### Items listed in a dataset
What follows belongs to an exercise in optimizing a design on an open flow for small area, a short achievable clock period and few clock cycles per item; a production flow would make more cautious choices.
Function was checked by simulation only, so behaviour that the tests miss may differ from the original.

<file path="flow/constraint.sdc">
create_clock -name core_clock -period 16.0 [get_ports {clk}]
set_input_delay 3.2000 -clock core_clock [delete_from_list [all_inputs] [get_ports {clk}]]
set_output_delay 3.2000 -clock core_clock [all_outputs]
set_load 0.01 [all_outputs]
</file>
<file path="flow/config.mk">
export PLATFORM = sky130hd
export DESIGN_NAME = softmax
export DESIGN_NICKNAME = softmax
export VERILOG_FILES = /design/flow/design.v
export SDC_FILE = /design/flow/constraint.sdc
export NUM_CORES = 4
export LEC_CHECK = 0
export CAP_MARGIN = 20
export CORE_MARGIN = 2
export CORE_UTILIZATION = 40
export SLEW_MARGIN = 20
</file>
<file path="flow/run.sh">
#!/bin/bash
# synth_recipe.tcl (not shown) runs the flow's synth.tcl, then flattens the netlist and writes it again
# the make line also repeats each setting of config.mk as NAME=value (left out here)
make -C /OpenROAD-flow-scripts/flow DESIGN_CONFIG=/design/flow/config.mk WORK_HOME=/design/flow/orfs CLKGATE_MAP_FILE= SYNTH_SCRIPT=/design/flow/synth_recipe.tcl finish
</file>
From an optimization exercise on the open Yosys and OpenROAD flow, aimed at small area and a short achievable clock period; shortcuts taken in it are not production practice. Only simulation tests tie the RTL to the original design; equivalence was not proved.

## top
module top (input logic clk, rst,
            input logic enable, din,
            input logic signed [10:0] x,
            output logic signed [11:0] q,
            output logic spike);
logic [13:0] x7;
logic [16:0] x33;
logic s1_0_s;
logic s1_0_c;
logic s1_1_s;
logic s1_1_c;
logic s1_2_s;
logic s1_2_c;
logic s1_3_s;
logic s1_3_c;
logic s1_4_s;
logic s1_4_c;
logic s1_5_s;
logic s1_5_c;
logic s1_6_s;
logic s1_6_c;
logic s1_7_s;
logic s1_7_c;
logic s1_8_s;
logic s1_8_c;
logic s1_9_s;
logic s1_9_c;
logic s1_10_s;
logic s1_10_c;
logic s1_11_s;
logic s1_11_c;
logic s1_12_s;
logic s1_12_c;
logic s1_13_s;
logic s1_13_c;
logic s1_14_s;
logic s1_14_c;
logic s1_15_s;
logic s1_15_c;
logic s1_16_s;
logic s1_16_c;
logic s1_17_s;
logic s1_17_c;
logic s1_18_s;
logic s1_18_c;
logic s1_19_s;
logic s1_19_c;
logic s1_20_s;
logic s1_20_c;
logic s1_21_s;
logic s1_21_c;
logic s1_22_s;
logic s1_22_c;
logic s1_23_s;
logic s1_23_c;
logic s1_24_s;
logic s1_24_c;
logic s1_25_s;
logic s1_25_c;
logic s1_26_s;
logic s1_26_c;
logic s1_27_s;
logic s1_27_c;
logic s1_28_s;
logic s1_28_c;
logic s1_29_s;
logic s1_29_c;
logic s1_30_s;
logic s1_30_c;
  ...
For scale: roughly 3400 cells after synthesis, ~400 flip-flops, ~28 I/O pins.
==> flow/config.mk <==
export PLATFORM = sky130hd
export DESIGN_NAME = top
export DESIGN_NICKNAME = top
export VERILOG_FILES = /design/flow/design.v
export SDC_FILE = /design/flow/constraint.sdc
export NUM_CORES = 4
export LEC_CHECK = 0
export ABC_AREA = 1
export CAP_MARGIN = 20
export CORE_MARGIN = 2
export CORE_UTILIZATION = 40
export SETUP_SLACK_MARGIN = 5
export SLEW_MARGIN = 60
export SYNTH_HIERARCHICAL = 1
export SYNTH_MINIMUM_KEEP_SIZE = 0
==> flow/constraint.sdc <==
create_clock -name core_clock -period 12.0 [get_ports {clk}]
set_input_delay 2.4000 -clock core_clock [delete_from_list [all_inputs] [get_ports {clk}]]
set_output_delay 2.4000 -clock core_clock [all_outputs]
set_load 0.01 [all_outputs]
standard.sh (not shown) runs the stock make flow with config.mk's settings and CLKGATE_MAP_FILE= SYNTH_SCRIPT=/design/flow/synth_recipe.tcl, a recipe that flattens the netlist after the stock synthesis.
==> flow/flow/run.sh <==
#!/bin/bash
# Standard ORFS layout (the standard.sh), with timing repair aimed at a
# setup slack of 8.6 ns at the design's 12 ns clock, so that the resizer keeps
# improving paths that already meet 12 ns.  Logs: standard.log and orfs/logs.
set -euo pipefail
bash standard.sh SETUP_SLACK_MARGIN=8.6 BUFFER_PORTS_ARGS="-buffer_cell sky130_fd_sc_hd__buf_2" finish > standard.log 2>&1
Then changed:
==> flow/flow/run.sh (replaced) <==
#!/bin/bash
# Standard ORFS layout (the standard.sh), with timing repair aimed at a
# setup slack of 8.3 ns at the design's 12 ns clock, so that the resizer keeps
# improving paths that already meet 12 ns.  Logs: standard.log and orfs/logs.
set -euo pipefail
bash standard.sh SETUP_SLACK_MARGIN=8.3 TNS_END_PERCENT=30 BUFFER_PORTS_ARGS="-buffer_cell sky130_fd_sc_hd__buf_2" finish > standard.log 2>&1
- SLEW_MARGIN: 60 -> 20
Effect: Cell count goes down by 1.6%; via count drops by 2.6%; maximum frequency decreases by 0.51%; core utilization came out lower by 3.6 points; worst setup slack got worse by 0.019 ns; count of clock-buffer cells in the layout went down by 2; cell area shrinks by 7.3%; worst hold slack degrades by 0.0041 ns; register-to-register slack barely changes; flip-flop and latch count is unchanged.


Another version of the RTL of top (not shown whole).
Size in the first run: roughly 3400 cells after synthesis, roughly 28 I/O pins, ~30000 um2 of cells after synthesis.
Settings: LEC_CHECK=0, ABC_AREA=1, CAP_MARGIN=20, CORE_MARGIN=2, CORE_UTILIZATION=40, SETUP_SLACK_MARGIN=5, SLEW_MARGIN=60, SYNTH_HIERARCHICAL=1, SYNTH_MINIMUM_KEEP_SIZE=0; clock period 12.0 ns.
==> flow/flow/run.sh <==
#!/bin/bash
# Standard ORFS layout (the standard.sh), with timing repair aimed at a
# setup slack of 8.2 ns at the design's 12 ns clock, so that the resizer keeps
# improving paths that already meet 12 ns.  Logs: standard.log and orfs/logs.
set -euo pipefail
bash standard.sh SETUP_SLACK_MARGIN=8.2 TNS_END_PERCENT=30 BUFFER_PORTS_ARGS="-buffer_cell sky130_fd_sc_hd__buf_2" finish > standard.log 2>&1
The first run completed with no timing, DRC or antenna violations.
Edit:
==> flow/flow/run.sh (replaced) <==
#!/bin/bash
# Standard ORFS layout (the standard.sh), with timing repair aimed at a
# setup slack of 8.3 ns at the design's 12 ns clock, so that the resizer keeps
# improving paths that already meet 12 ns.  Logs: standard.log and orfs/logs.
set -euo pipefail
bash standard.sh SETUP_SLACK_MARGIN=8.3  BUFFER_PORTS_ARGS="-buffer_cell sky130_fd_sc_hd__buf_2" finish > standard.log 2>&1
Settings changed: SLEW_MARGIN 60 to 20.
Effect: The new run produced a clean layout. Final area increases by a few percent. Core utilization is higher by 1.6 points. Synthesized cell count stays the same. Register-to-register slack improved by 0.12 ns.
Edit:
==> flow/flow/run.sh (replaced) <==
#!/bin/bash
# Standard ORFS layout (the standard.sh), with timing repair aimed at a
# setup slack of 8.2 ns at the design's 12 ns clock, so that the resizer keeps
# improving paths that already meet 12 ns.  Logs: standard.log and orfs/logs.
set -euo pipefail
bash standard.sh SETUP_SLACK_MARGIN=8.2  BUFFER_PORTS_ARGS="-buffer_cell sky130_fd_sc_hd__buf_2" finish > standard.log 2>&1
Settings changed: CTS_BUF_LIST set to sky130_fd_sc_hd__clkbuf_4 sky130_fd_sc_hd__clkbuf_8, CTS_CLUSTER_SIZE set to 20.
What happened:
- The new run completed with no timing, DRC or antenna violations
- setup slack got worse by 0.027 ns
- via count is lower by 1.2%
- area after synthesis stays the same
- cell area is lower by 3.4%
- worst hold slack improved by 0.0034 ns
Edit:
==> flow/flow/run.sh (replaced) <==
#!/bin/bash
# Standard ORFS layout (the standard.sh), with timing repair aimed at a
# setup slack of 8.3 ns at the design's 12 ns clock, so that the resizer keeps
# improving paths that already meet 12 ns.  Logs: standard.log and orfs/logs.
set -euo pipefail
bash standard.sh SETUP_SLACK_MARGIN=8.3  BUFFER_PORTS_ARGS="-buffer_cell sky130_fd_sc_hd__buf_2" finish > standard.log 2>&1
Settings changed: ABC_AREA 1 to not set, CTS_BUF_LIST sky130_fd_sc_hd__clkbuf_4 sky130_fd_sc_hd__clkbuf_8 to not set, CTS_CLUSTER_SIZE 20 to not set.
Outcome: Routed wire length drops by about 2%. Worst setup slack degrades by 0.29 ns. Count of clock-buffer cells in the layout drops by 42. Via count fell by about 9%. Area after synthesis falls by about 2.5%. Core utilization came out higher by 3.2 points.

[port drivers added, routing unchanged]
In the flow no input, the clock included, has a driving cell. The finished layouts below were timed again as built, in two steps. Step 1, drivers: a clkbuf_16 drives clk and a buf_2 each remaining input, both assumed. Step 2 moves the port delays by t, midway between the first and last clock arrival at a register: inputs arrive t later, outputs are due t later. That takes back most of the time a late clock gives input paths. Three values: ideal, step 1, step 2; two values: the first two.
run	t (ns)	setup WS [ns]	worst slew at a driven data input, ns
the first run of note 1	0.648	8.366 / 8.366 / 7.816	0.06
the second run of note 1	0.647	8.347 / 8.358 / 7.745	0.04
the first run of note 2	0.657	8.265 / 8.265 / 7.642	0.06
the second run of note 2	0.643	8.389 / 8.389 / 7.797	0.06
the third run of note 2	0.703	8.362 / 8.362 / 7.695	0.04
the fourth run of note 2	0.649	8.070 / 8.070 / 7.671	0.06
After both steps every run listed still meets setup and hold. For the third run of note 2, which loses most, drivers alone change the setup slack by 0.000 ns; drivers and shift together by -0.667 ns.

### WORK REQUEST
Output the lines above between the one holding "logic s1_11_s;" and the one holding "bash standard.sh SETUP_SLACK_MARGIN=8.6", inclusive, with nothing before or after them.

### RESPONSE AREA
logic s1_11_s;
logic s1_11_c;
logic s1_12_s;
logic s1_12_c;
logic s1_13_s;
logic s1_13_c;
logic s1_14_s;
logic s1_14_c;
logic s1_15_s;
logic s1_15_c;
logic s1_16_s;
logic s1_16_c;
logic s1_17_s;
logic s1_17_c;
logic s1_18_s;
logic s1_18_c;
logic s1_19_s;
logic s1_19_c;
logic s1_20_s;
logic s1_20_c;
logic s1_21_s;
logic s1_21_c;
logic s1_22_s;
logic s1_22_c;
logic s1_23_s;
logic s1_23_c;
logic s1_24_s;
logic s1_24_c;
logic s1_25_s;
logic s1_25_c;
logic s1_26_s;
logic s1_26_c;
logic s1_27_s;
logic s1_27_c;
logic s1_28_s;
logic s1_28_c;
logic s1_29_s;
logic s1_29_c;
logic s1_30_s;
logic s1_30_c;
  ...
For scale: roughly 3400 cells after synthesis, ~400 flip-flops, ~28 I/O pins.
==> flow/config.mk <==
export PLATFORM = sky130hd
export DESIGN_NAME = top
export DESIGN_NICKNAME = top
export VERILOG_FILES = /design/flow/design.v
export SDC_FILE = /design/flow/constraint.sdc
export NUM_CORES = 4
export LEC_CHECK = 0
export ABC_AREA = 1
export CAP_MARGIN = 20
export CORE_MARGIN = 2
export CORE_UTILIZATION = 40
export SETUP_SLACK_MARGIN = 5
export SLEW_MARGIN = 60
export SYNTH_HIERARCHICAL = 1
export SYNTH_MINIMUM_KEEP_SIZE = 0
==> flow/constraint.sdc <==
create_clock -name core_clock -period 12.0 [get_ports {clk}]
set_input_delay 2.4000 -clock core_clock [delete_from_list [all_inputs] [get_ports {clk}]]
set_output_delay 2.4000 -clock core_clock [all_outputs]
set_load 0.01 [all_outputs]
standard.sh (not shown) runs the stock make flow with config.mk's settings and CLKGATE_MAP_FILE= SYNTH_SCRIPT=/design/flow/synth_recipe.tcl, a recipe that flattens the netlist after the stock synthesis.
==> flow/flow/run.sh <==
#!/bin/bash
# Standard ORFS layout (the standard.sh), with timing repair aimed at a
# setup slack of 8.6 ns at the design's 12 ns clock, so that the resizer keeps
# improving paths that already meet 12 ns.  Logs: standard.log and orfs/logs.
set -euo pipefail
bash standard.sh SETUP_SLACK_MARGIN=8.6 BUFFER_PORTS_ARGS="-buffer_cell sky130_fd_sc_hd__buf_2" finish > standard.log 2>&1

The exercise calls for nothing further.